Studio album by Jay and The Americans
- Released: February 28, 1970
- Recorded: A&R Studios, New York City
- Genre: Pop
- Label: United Artists
- Producer: Jay and the Americans, Thomas Kaye

Jay and The Americans chronology
| Sands of Time (1969) | Wax Museum (1970) | Wax Museum, Vol. 2 (1970) |

Singles from Wax Museum, Vol. 1
- "Walking in the Rain" Released: November 1969;

= Wax Museum (Jay and the Americans album) =

Wax Museum is the eighth studio album by Jay and the Americans released on February 28, 1970. The album went to #105 on the Billboard 200 chart, reached #68 on the Cashbox chart, and #71 in Canada.
The album was the group's last charting album.

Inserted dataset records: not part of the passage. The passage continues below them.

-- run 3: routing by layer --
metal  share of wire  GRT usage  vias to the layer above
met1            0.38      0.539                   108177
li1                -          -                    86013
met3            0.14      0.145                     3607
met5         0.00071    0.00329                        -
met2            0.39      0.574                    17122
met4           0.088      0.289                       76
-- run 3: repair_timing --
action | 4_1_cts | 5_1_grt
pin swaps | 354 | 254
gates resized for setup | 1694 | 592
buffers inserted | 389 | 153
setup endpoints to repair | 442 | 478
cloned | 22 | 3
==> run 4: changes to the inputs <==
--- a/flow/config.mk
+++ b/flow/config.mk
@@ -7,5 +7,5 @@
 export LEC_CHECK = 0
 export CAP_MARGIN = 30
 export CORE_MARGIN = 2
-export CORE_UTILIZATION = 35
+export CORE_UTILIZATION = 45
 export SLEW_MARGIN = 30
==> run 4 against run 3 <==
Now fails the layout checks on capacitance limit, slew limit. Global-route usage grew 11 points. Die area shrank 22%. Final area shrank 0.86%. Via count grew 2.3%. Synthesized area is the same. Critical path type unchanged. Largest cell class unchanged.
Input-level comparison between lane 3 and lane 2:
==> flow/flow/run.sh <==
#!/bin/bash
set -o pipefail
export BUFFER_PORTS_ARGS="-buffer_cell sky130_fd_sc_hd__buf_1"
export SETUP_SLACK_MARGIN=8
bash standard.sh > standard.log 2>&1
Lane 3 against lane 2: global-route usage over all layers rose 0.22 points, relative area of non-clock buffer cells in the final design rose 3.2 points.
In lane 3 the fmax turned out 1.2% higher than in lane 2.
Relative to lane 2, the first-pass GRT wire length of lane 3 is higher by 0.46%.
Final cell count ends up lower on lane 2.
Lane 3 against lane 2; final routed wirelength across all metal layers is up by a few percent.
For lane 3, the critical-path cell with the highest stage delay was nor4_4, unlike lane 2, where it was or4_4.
This design comes from an exercise in tuning for small area, a short achievable clock period and few clock cycles per item on the open sky130 flow, not from production work. In this exercise RTL edits were held to simulation tests only and were not proved equivalent to the original. Power figures rest on the tool's default switching activity, not on a simulated workload.

==> flow/design.v, too long to show whole: its modules and the start of the top module <==
// module jx_brake: 2432 lines
// module jx_fa: 10 lines
// module jx_ha: 9 lines
module jx_brake (
    input  wire        clk,
    input  wire        rst_n,         
    input  wire        show_load,     
    input  wire        start,         
    input  wire [63:0] acc,           
    input  wire        fallback,      
    input  wire        cfg_enable,    
    input  wire [15:0] cfg_release,   
    input  wire [31:0] cfg_budget,    
    input  wire [31:0] cfg_static,    
    input  wire [31:0] cfg_trim,      
    input  wire [5:0]  cfg_e,         
    output wire        ready,
    output reg         done,
    output wire [16:0] factor,        
    output reg  [16:0] target,        
    output reg  [63:0] pred,          
    output reg  [63:0] acc_used,      
    output reg         evt_engage,
    output reg         evt_released,
    output reg         evt_fallback,
    output reg         evt_black
);
  // ...
==> flow/run.sh <==
#!/bin/bash
# synth_recipe.tcl (not shown) runs the flow's synth.tcl, then flattens the netlist and writes it again
# the make line also repeats each setting of config.mk as NAME=value (left out here)
make -C /OpenROAD-flow-scripts/flow DESIGN_CONFIG=/design/flow/config.mk WORK_HOME=/design/flow/orfs CLKGATE_MAP_FILE= SYNTH_SCRIPT=/design/flow/synth_recipe.tcl finish
==> flow/config.mk <==
export PLATFORM = sky130hd
export DESIGN_NAME = jx_brake
export DESIGN_NICKNAME = jx_brake
export VERILOG_FILES = /design/flow/design.v
export SDC_FILE = /design/flow/constraint.sdc
export NUM_CORES = 4
export LEC_CHECK = 0
export CAP_MARGIN = 10
export CORE_MARGIN = 2
export CORE_UTILIZATION = 65
export PLACE_DENSITY = 0.8
export SETUP_SLACK_MARGIN = 5
export SLEW_MARGIN = 10
export SYNTH_HIERARCHICAL = 1
export SYNTH_MINIMUM_KEEP_SIZE = 0
export TNS_END_PERCENT = 100
==> flow/constraint.sdc <==
create_clock -name core_clock -period 15.0 [get_ports {clk}]
set_input_delay 3.0000 -clock core_clock [delete_from_list [all_inputs] [get_ports {clk}]]
set_output_delay 3.0000 -clock core_clock [all_outputs]
set_load 0.01 [all_outputs]
==> out/summary.txt, run 1 <==
Final Critical Period -> 10.13 ns
Non-filler cells, final -> 11680
Clock buffer cells -> 137
Bufs w/o clock -> 767
Top cells by count, synth -> nor2_1 (1577), fa_1 (999), nand2_1 (750), a21oi_1 (719), ha_1 (616)
Post-Synth XOR/XNOR Area -> 0.04293
Global-route total usage across every layer -> 0.4845
Synth unique cells -> 117
Routed WL -> 356.4 mm
Hold slack -> 0.4483 ns
Port Buffers -> 355
Met3 Use GR -> 0.1965
Inserted Clock Buffers -> 93
Initial Util -> 0.6549
CP peak stage delay -> 0.65 ns
Worst reg2reg endpoint -> dv3[48]
P_leak -> 0.04288 µW
DRT met1 WL -> 124.4 mm
Adder-cell area share of the yosys netlist -> 0.3231
Largest family of logic cells by synthesized area -> adder cells
Largest net degree at the start of global routing -> 95
Slew of the pin with the lowest slew margin -> 1.405 ns
FF+latch count -> 776
Multi-In Gates -> 7778
Number of global-route vias before repair -> 78560
Outcome -> no timing/DRC/antenna violations
Vias per inst -> 7.110
Net Count, Synth -> 11230
P per Cell Area -> 248.7 nW/µm²
Die Span Y -> 367.9 µm
Metal2 WL -> 140.8 mm
First-pass GRT wire length -> 492.6 mm
Final Cycle Share -> 0.6755
Post-CTS sizing -> 106
CP bufs+invs -> 4
Postcts setup bufs -> 32
Fill cells -> 8863
Crit path from -> cfg_trim[14]
Largest registers -> cs_s x80, cs_c x79
Nature of the critical path endpoint -> flip-flop
Setup TNS Final -> 0 ns
# setup viols final -> 0
Max_cap viols -> 0
Fraction of area in multi-input gates -> 0.6529
Antenna Cells -> 23
Testbench counts, summed over its fixed seeds: cycles 15,498, frames 3,200.
==> run 2: changes to the inputs <==
--- a/flow/design.v
+++ b/flow/design.v
@@ -2293,32 +2293,31 @@
     assign t_c[93] = mt_s2045;
     assign t_s[94] = mt_c2046;
     assign t_c[94] = mt_s2047;
     assign t_s[95] = mt_c2048;
     assign t_c[95] = 1'b0;
     wire [W-1:0] prod   = t_s + t_c;
     reg  [71:0] p_r;
     wire [71:0] d_w = p_r >> e_r;
-    reg  [71:0] d_r;
-    wire [71:0] d_p   = ph_dec ? d_w : d_r;
-    wire [72:0] p_sum = {1'b0, d_p} + {41'd0, static_r};
+    wire [72:0] p_sum = {1'b0, d_w} + {41'd0, static_r};
     wire [63:0] p_w   = (p_sum[72:64] != 9'd0) ? 64'hFFFF_FFFF_FFFF_FFFF : p_sum[63:0];
     wire        h_neg  = h_r[32];
     wire        h_le0  = h_neg || (h_r[31:0] == 32'd0);
     wire        d_zero = (d_w == 72'd0);
     wire        d_le_h = !h_neg && (d_w[71:32] == 40'd0) && (d_w[31:0] <= h_r[31:0]);
     wire        nobrake = !en_r || d_zero || d_le_h;
     wire        black   = !nobrake && h_le0;
     wire        divide  = !nobrake && !h_le0;
     wire [17:0] rise  = {1'b0, factor} + {2'b00, rel_r};
     wire [16:0] lim   = (rise > {1'b0, ONE}) ? ONE : rise[16:0];
-    wire [47:0] dv_w  = (d_w[71:48] != 24'd0) ? {48{1'b1}} : d_w[47:0];
-    reg         big_r;          
-    wire [47:0] dv    = d_r[47:0] | {48{big_r}};
+    wire        big_w = (d_w[71:48] != 24'd0);
+    wire [47:0] dv_w  = big_w ? {48{1'b1}} : d_w[47:0];
+    wire [49:0] d3_w  = {2'b00, d_w[47:0]} + {1'b0, d_w[47:0], 1'b0};
+    reg  [47:0] dv;             
     reg  [49:0] dv3;
     reg  [47:0] rem;
     reg  [15:0] quo;
     reg         q_gt;           
     reg         q_lt;           
     function [49:0] r4step(input [47:0] r, input [47:0] d1, input [49:0] d3);
         reg [49:0] y;
         reg [50:0] t1, t2, t3;
@@ -2342,17 +2341,18 @@
                       (dcnt == 2'd1) ? lim[7:4]   : lim[3:0];
     wire        gt1 = q_gt || (!q_lt && (qd1 > ln[3:2]));
     wire        lt1 = q_lt || (!q_gt && (qd1 < ln[3:2]));
     wire        gt2 = gt1 || (!lt1 && (qd2 > ln[1:0]));
     wire        lt2 = lt1 || (!gt1 && (qd2 < ln[1:0]));
     wire [15:0] q_fin = {quo[11:0], qd1, qd2};
     always @(posedge clk) begin
         cs_s <= t_s;
-        p_r  <= prod[W-1:24];
+        if (ph_m2)
+            p_r <= prod[W-1:24];
         cs_c <= t_c;
         if (!rst_n || show_load) begin
             busy         <= 1'b0;
             ph_m1        <= 1'b0;
             ph_m2        <= 1'b0;
             ph_dec       <= 1'b0;
             ph_div       <= 1'b0;
             done         <= 1'b0;
@@ -2378,19 +2378,18 @@
                 h_r      <= {1'b0, cfg_budget} - {1'b0, cfg_static};
                 trim_r   <= cfg_trim;
                 e_r      <= cfg_e;
                 busy     <= 1'b1;
                 ph_m1    <= use_prev;
                 ph_m2    <= !use_prev;
             end
             if (ph_dec) begin
-                d_r  <= d_w;
-                dv3  <= {2'b00, dv_w} + {1'b0, dv_w, 1'b0};
-                big_r <= (d_w[71:48] != 24'd0);
+                dv   <= dv_w;
+                dv3  <= big_w ? 50'h2_FFFF_FFFF_FFFD : d3_w;
                 rem  <= {16'd0, h_r[31:0]};
                 q_gt <= 1'b0;
                 q_lt <= lim[16];
                 dcnt <= 2'd3;
                 if (divide) begin
                     ph_div <= 1'b1;
                 end else begin
                     lim_r        <= lim;
==> flow/config.mk (replaced) <==
export PLATFORM = sky130hd
export DESIGN_NAME = jx_brake
export DESIGN_NICKNAME = jx_brake
export VERILOG_FILES = /design/flow/design.v
export SDC_FILE = /design/flow/constraint.sdc
export NUM_CORES = 4
export LEC_CHECK = 0
export CAP_MARGIN = 20
export CORE_MARGIN = 2
export CORE_UTILIZATION = 55
export PLACE_DENSITY = 0.7
export SETUP_SLACK_MARGIN = 5
export SLEW_MARGIN = 20
export SYNTH_HIERARCHICAL = 1
export SYNTH_MINIMUM_KEEP_SIZE = 0
export TNS_END_PERCENT = 100
==> run 2 against run 1 <==
Now fails the layout checks on capacitance limit, slew limit. Die area rose by 20%. Worst hold slack improved by 0.00062 ns. Clock skew fell by 0.033 ns. Via count fell by 8.5%. Critical endpoint is now p_r[71]. Core utilization fell by 13 points. Critical path type unchanged. Register-to-register slack improved by 0.24 ns. Largest power group unchanged. Wire length fell by 9.6%. Clock power fell by 4%. Clock-buffer cell count fell by 26. Total power rose by 2.7%. Synthesized cell count fell by 0.27%.
==> out/summary.txt, run 2 <==
Post-synthesis sequential area ratio -> 0.2210
Tightest Hold Check Type -> reg2reg
CTS Sinks -> 750
Syn_area_per_cell -> 9.326 µm²
Largest registers -> cs_s x80, cs_c x79, p_r x72
RSZ-0062 raised after global routing -> no
Layout cell share with drive strength beyond 1 -> 0.07487
WL met3 -> 29.01 mm
Core Util, Final -> 0.6206
Adder-cell area share of the yosys netlist -> 0.3232 (about the same)
Worst Path Max Fanout -> 19
Type of origin of the critical path -> primary input
#FFs+latches synth -> 750
DR vias -> 76030
Final antenna-violating net count -> 0
Mux cell area share after synthesis -> 0.05331
Inserted Clock Buffers -> 91 (-2.2%)
Die Span Y -> 403.2 µm (+9.6%)
Outcome -> finished with violations
Rows -> 146
Critical Path AT -> 10.38 ns
Core Area -> 158400 µm²
Vias per inst -> 6.457 (-9.2%)
Detailed router's first-iteration violation count -> 7637
Hold Path End -> quo[11]
P_leak -> 0.04269 µW (-0.43%)
Prevailing post-synth register cell -> edfxtp_1
Hold Path Depth -> 0
Highest clock rate -> 0.1008 GHz
Skew final -> 0.04053 ns
Routed WL -> 322.4 mm (-9.6%)
Reg-to-Reg Start -> e_r[3]
Worst slew margin -> -0.06215
Final #Nets -> 11470
Boundary pin count -> 356
Initial antenna violation count -> 13
Remaining DRCs -> 0
Comb power frac -> 0.760
Max FFs per register -> 80
Area grow syn2layout -> 12.16%
P per Cell Area -> 256.7 nW/µm² (+3.2%)
Top-count cell post-synth -> nor2_1
Nature of the critical path endpoint -> flip-flop
Internal -> 12710 µW
Top reg by flops -> cs_s
Die X -> 403.2 µm
Violated checks -> capacitance limit, slew limit
Worst skew pair latency -> 0.74 ns
Setup TNS Final -> 0 ns (unchanged)
Clock Path Buffers -> 3
Final Cycle Share -> 0.6611 (-0.01439)
Final Critical Period -> 9.917 ns (-0.2158 ns)
DRT met1 WL -> 122.2 mm (-1.8%)
CTS tree -> built
CP required -> 15.46 ns
Port Buffers -> 355 (unchanged)
Commonest non-fill, non-tap cells in the layout -> nor2_1 (1464), fa_1 (992), nand2_1 (767), ha_1 (657), a21oi_1 (652)
Hold-fix buffers, CTS -> 0
Net Count, Synth -> 11250 (+0.22%)
Worst setup path class -> in2reg
Post-Synth XOR/XNOR Area -> 0.04387 (+0.0009382)
H-tree depth -> 3
# setup viols final -> 0 (unchanged)
First-pass GRT wire length -> 474.9 mm (-3.6%)
Syn. warnings -> 7
Total grt overflow -> 0
Reg2reg setup slack -> 5.32 ns
Maximum VDD drop -> 517.6 µV
Largest cells by area after synthesis -> fa_1 (23%), edfxtp_1 (15%), ha_1 (9.5%)
Commonest non-fill, non-tap cell in the layout -> nor2_1
Synth unique cells -> 112 (-4.3%)
Synth Instances -> 9398
Die area -> 162600 µm²
Root Buffer -> clkbuf_16
Hold Fails Final Rpt -> 0
Hpwl dp -> 241.8 mm
Reg power frac -> 0.148
TritonRoute pass-1 iters -> 8
WL per Instance -> 27.38 µm
Synth top area share -> 0.2280
Worst reg2reg endpoint -> pred[1]
Slew of the pin with the lowest slew margin -> 1.577 ns (+0.1719 ns)
Placer Congestion -> 1.044
Largest net degree at the start of global routing -> 111 (+17%)
EDFF count, synth -> 435
Pins over their slew limit -> 5
Non-filler cells, final -> 11780 (+0.78%)
Top cells by count, synth -> nor2_1 (1472), fa_1 (998), nand2_1 (770), a21oi_1 (680), ha_1 (667)
Largest family of logic cells by synthesized area -> adder cells
Reg2Reg Depth -> 20
Number of global-route vias before repair -> 77440 (-1.4%)
Initial Util -> 0.5534 (-0.1015)
Min-delay src -> quo[7]
Post-synthesis simple-gate area fraction -> 0.1590
Max_cap viols -> 1 (+1)
Sw Pwr -> 12530 µW
Clock transition at path regs -> 0.06 ns
Sw frac -> 0.4965
Placed cells -> 11520
Top Metal Used -> met5
Metal2 WL -> 149.8 mm (+6.4%)
Global-route total usage across every layer -> 0.3855 (-0.09903)
Synth area leader -> fa_1
Synth Area in Compound Gates -> 0.1594
Clk pwr share -> 0.093
Fraction of registers with async set/reset -> 0
Mapped Area -> 87640 µm²
## run 2: changes by cell type in the layout (fill, tap and decap cells not counted), sizes merged, moves of 54 or more
cell   previous run  this run
dfxtp           387       315
buf             388       207
mux2             49       103
nor2           1584      1472
o21ai           507       380
o221a             0        68
## run 2: worst max-delay path, cell delays in order
cell,delay (ns)
clkdlybuf4s50_1,0.49
a21oi_4,0.22
buf_4,0.20
clkbuf_16,0.23
bufbuf_16,0.39
nor2_1,0.09
fa_1,0.52
fa_1,0.57
fa_1,0.46
fa_1,0.41
fa_1,0.50
fa_1,0.69
ha_4,0.27
a21o_1,0.16
a21oi_1,0.20
o221a_2,0.23
o21ai_0,0.17
or3b_2,0.52
a21oi_4,0.16
o21ai_1,0.09
and3_2,0.24
a21o_1,0.20
a311o_1,0.34
## run 2: worst max-delay path by stage
| stage | from | endpoint | slack, ns | cells after the start |
|---|---|---|---|---|
| floorplan | cfg_trim[1] | p_r[71] | 5.01 | 25 |
| global placement | cfg_trim[6] | p_r[71] | 3.29 | 24 |
| detailed placement | cfg_trim[6] | p_r[71] | 3.25 | 24 |
| CTS | cfg_trim[7] | p_r[71] | 4.93 | 25 |
| global route | cfg_trim[2] | p_r[71] | 4.83 | 26 |
| finish | cfg_trim[7] | p_r[71] | 5.08 | 23 |
## run 2: timing repair
item / 4_1_cts / 5_1_grt
resized for setup: 75 / 117
setup buffers: 17 / 35
pin swaps: 10 / 18
setup endpoints to repair: 193 / 177
cloned: 9 / 14
hold endpoints to repair: 0 / 0
## run 2: kinds of logic after synthesis
| kind of cell | count (synthesis) |
|---|---|
| flops | 750 |
| mux | 369 |
| compound gates | 2138 |
| fa+ha+maj | 1665 |
| buf+inv | 893 |
| other cells | 1 |
| xor+xnor | 439 |
| simple gates | 3143 |
## run 2: routing by layer
layer | vias to the layer above | GRT usage
li1 | 33430 | -
met4 | 18 | 0.2074
met1 | 37560 | 0.4795
met2 | 4003 | 0.6318
met5 | - | 0
met3 | 1022 | 0.07917
## run 2: area by class of cell
cell class / count / area [µm²]
Antenna cell: 6 / 15.01
Multi-Input combinational cell: 7761 / 65460
Inverter: 436 / 1645
Timing Repair Buffer: 580 / 6133
Fill cell: 13290 / 60080
Clock buffer: 111 / 2446
Clock inverter: 59 / 624.3
Tap cell: 2072 / 2592
Sequential cell: 750 / 19380
## run 2: metrics by stage
step                hold slack (ns)  power (µW)  worst slack, ns  instance area (µm²)
floorplan                    0.4262       15990            5.007                87660
global placement             0.4309       21380            3.291                93350
detailed placement           0.4321       21570            3.247                93360
CTS                          0.4480       24090            4.931                97130
global route                 0.4543       26790            4.830                98290
finish                       0.4489       25230            5.083                98300
## run 2: power by group through the flow
stage	registers (µW)	clock network (µW)	logic [µW]
after floorplan	3640	0	12400
after global placement	3750	0	17600
after detailed placement	3760	0	17800
after CTS	3720	2360	18000
after global routing	3750	2430	20600
final	3720	2340	19200
## run 2: modules after synthesis, one instance, submodules excluded
module | cells | times used
jx_ha | 1 | 31
jx_brake | 8374 | 1
jx_fa | 1 | 993
Testbench counts of run 2, summed over its fixed seeds: cycles 15,498, frames 3,200.
==> run 3: changes to the inputs <==
--- a/flow/config.mk
+++ b/flow/config.mk
@@ -7,8 +7,8 @@
 export LEC_CHECK = 0
 export CAP_MARGIN = 20
 export CORE_MARGIN = 2
-export CORE_UTILIZATION = 55
-export PLACE_DENSITY = 0.7
+export CORE_UTILIZATION = 45
+export PLACE_DENSITY = 0.65
 export SETUP_SLACK_MARGIN = 5
 export SLEW_MARGIN = 20
 export SYNTH_HIERARCHICAL = 1
==> run 3 against run 2 <==
The run now finishes clean. Global-route usage shrank 7.0 points. Non-clock buffer count decreased by 6. Die area increased by 22%. Core utilization fell by 11 points. Sequential share of layout area is essentially flat. Combinational power is essentially flat. Clock-buffer cell count down 4. Clock power about the same. Total power is 0.45% lower. Via count decreased by 1.3%. Setup slack better by 0.045 ns.
==> out/summary.txt, run 3 <==
Outcome -> no timing/DRC/antenna violations
RSZ-0062 raised after global routing -> yes
Clock Path Buffers -> 3 (unchanged)
Fill cells -> 17570 (+32%)
Rows -> 161 (+10%)
Critical Path AT -> 10.52 ns (+0.14 ns)
Initial Util -> 0.4541 (-0.09922)
P_leak -> 0.04252 µW (-0.40%)
Largest registers -> cs_s x80, cs_c x79, p_r x72
Highest clock rate -> 0.1013 GHz (+0.46%)
Maximum VDD drop -> 621.2 µV (+20%)
WL per Instance -> 26.28 µm (-4.0%)
Vias per inst -> 6.142 (-4.9%)
Nature of the critical path endpoint -> flip-flop
CP peak stage delay -> 0.66 ns (-0.03 ns)
Skew final -> 0.06900 ns (+0.02847 ns)
Max FFs per register -> 80 (unchanged)
EDFF count, synth -> 435 (unchanged)
CP required -> 15.64 ns (+0.18 ns)
Commonest non-fill, non-tap cell in the layout -> nor2_1
Commonest non-fill, non-tap cells in the layout -> nor2_1 (1468), fa_1 (997), nand2_1 (767), a21oi_1 (659), ha_1 (657)
Core Area -> 193000 µm² (+22%)
Net Count, Synth -> 11250 (unchanged)
Syn_area_per_cell -> 9.326 µm² (unchanged)
Inserted Clock Buffers -> 89 (-2.2%)
# setup viols final -> 0 (unchanged)
Hpwl dp -> 243.8 mm (+0.85%)
Die area -> 198300 µm² (+22%)
Final #Nets -> 11460 (-0.078%)
Final antenna-violating net count -> 0 (unchanged)
Prevailing post-synth register cell -> edfxtp_1
Type of origin of the critical path -> flip-flop
Top-count cell post-synth -> nor2_1
Clock transition at path regs -> 0.06 ns (about the same)
Max_cap viols -> 0 (-1)
Global-route total usage across every layer -> 0.3157 (-0.06974)
Synth top area share -> 0.2280 (unchanged)
Detailed router's first-iteration violation count -> 7031 (-7.9%)
Worst Path Max Fanout -> 20 (+1)
DR vias -> 75050 (-1.3%)
P per Cell Area -> 255.2 nW/µm² (-0.59%)
First-pass GRT wire length -> 475.1 mm (about the same)
Worst setup path class -> reg2reg
Slew of the pin with the lowest slew margin -> 1.105 ns (-0.4716 ns)
CTS Sinks -> 750 (unchanged)
Tightest Hold Check Type -> reg2reg
Comb power frac -> 0.759 (about the same)
CP max stage cell -> edfxtp_1
Initial antenna violation count -> 10 (-3)
CTS tree -> built
Root Buffer -> clkbuf_16
Hold slack -> 0.4570 ns (+0.008082 ns)
H-tree depth -> 3 (unchanged)
Port Buffers -> 355 (unchanged)
TritonRoute pass-1 iters -> 6 (-2)
Reg power frac -> 0.148 (about the same)
Synth unique cells -> 112 (unchanged)
Final Cycle Share -> 0.6581 (-0.003021)
Layout cell share with drive strength beyond 1 -> 0.07206 (-0.002813)
Total grt overflow -> 0 (unchanged)
Placer Congestion -> 0.9910 (-5.1%)
Routed WL -> 321.2 mm (-0.37%)
Synth area leader -> fa_1
Fraction of registers with async set/reset -> 0 (unchanged)
Boundary pin count -> 356 (unchanged)
Internal -> 12560 µW (-1.1%)
Top cells by count, synth -> nor2_1 (1472), fa_1 (998), nand2_1 (770), a21oi_1 (680), ha_1 (667)
Die Span Y -> 445.3 µm (+10%)
Top reg by flops -> cs_s
Number of global-route vias before repair -> 76900 (-0.71%)
Die X -> 445.3 µm (+10%)
Area grow syn2layout -> 12.31%
Setup TNS Final -> 0 ns (unchanged)
Clk pwr share -> 0.093 (about the same)
Sw Pwr -> 12560 µW (+0.24%)
Final Critical Period -> 9.871 ns (-0.04532 ns)
#FFs+latches synth -> 750 (unchanged)
Largest cells by area after synthesis -> fa_1 (23%), edfxtp_1 (15%), ha_1 (9.5%)
Sw frac -> 0.5000 (+0.003454)
Syn. warnings -> 7 (unchanged)
Worst slew margin -> 0.2633 (+0.3255)
Worst skew pair latency -> 0.78 ns (+0.04 ns)
Synth Instances -> 9398 (unchanged)
Pins over their slew limit -> 0 (-5)
Hold Fails Final Rpt -> 0 (unchanged)
Remaining DRCs -> 0 (unchanged)
Mapped Area -> 87640 µm² (unchanged)
Largest net degree at the start of global routing -> 83 (-25%)
Post-synthesis sequential area ratio -> 0.2210 (unchanged)
-- run 3: cell count changes in the layout (fill, tap and decap cells not counted), moves of 6 or more --
| cell | change |
|---|---|
| buf_4 | +8 |
| a21oi_1 | +7 |
| clkbuf_16 | -7 |
| clkinv_2 | -6 |
-- run 3: cell type report --
class | count | area (µm²) | area share
diodes | 7 | 17.52 | 0.0001780
well taps | 2526 | 3161 | 0.03211
multi-input cells | 7760 | 65310 | 0.6635
flip-flops and latches | 750 | 19380 | 0.1969
clock buffers | 107 | 2346 | 0.02383
repair buffers | 574 | 5846 | 0.05939
clock inverters | 60 | 728.2 | 0.007398
inverters | 436 | 1645 | 0.01672
-- run 3: timing repair --
action                     4_1_cts  5_1_grt
hold buffers                     0        0
pin swaps                       14        9
cloned                           7        9
setup endpoints to repair      191       53
setup buffers                   30       26
resized for setup               60       77
-- run 3: routing by layer --
metal	track usage	wire, µm	vias to the layer above
li1	-	-	33360
met1	0.3854	121900	37270
met2	0.5300	151800	3522
met3	0.05384	25560	893
met4	0.1748	21840	10
met5	0	78	-
-- run 3: through the flow --
step	cell area, µm²	cells	utilization	power, µW	setup WS (ns)
6_report	98430	12220	0.5101	25120	5.129
3_5_place_dp	93880	11970	0.4865	21790	3.301
4_1_cts	97620	12180	0.5059	24330	4.963
3_3_place_gp	93880	11970	0.4865	21650	3.310
2_1_floorplan	87660	9398	-	15990	5.007
5_1_grt	98430	12220	0.5100	26810	4.876
-- run 3: worst max-delay path, delay by kind of cell (launching register included) --
family,cells,cell delay [ns]
and+or+nand+nor,5,1.08
DFF,1,0.66
adders and majority gates,3,1.00
buffers and inverters,8,1.40
AOI/OAI and AO/OA,22,5.55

The group's cover of The Ronettes' song "Walkin' in the Rain" hit #19 on the Billboard Hot 100 in 1970, and #17 in Canada.

Professional ratings
Review scores
| Source | Rating |
| Allmusic |  |

== Track listing ==
1. "Walkin' in the Rain" (Barry Mann, Phil Spector, Cynthia Weil)
2. "Do I Love You?" (Peter Andreoli, Vini Poncia, Phil Spector)
3. "Johnny B. Goode" (Chuck Berry)
4. "Message to Martha (Kentucky Bluebird)" (Burt Bacharach, Hal David)
5. "Room Full of Tears" (Doc Pomus, Mort Shuman)
6. "A Lover's Question" (Brook Benton, Jimmy T. Williams)
7. "Some Kind of Wonderful" (Gerry Goffin, Carole King)
8. "This Is My Love" (Billy Dawn Smith)
9. "Let It Be Me" (Gilbert Bécaud, Mann Curtis, Pierre Delanoë)
10. "I Don't Want to Cry" (Luther Dixon, Chuck Jackson)
11. "You Were on My Mind" (Sylvia Fricker)
12. "Lonely Teardrops" (Berry Gordy, Jr., Gwendolyn Gordy, Roquel "Billy" Davis)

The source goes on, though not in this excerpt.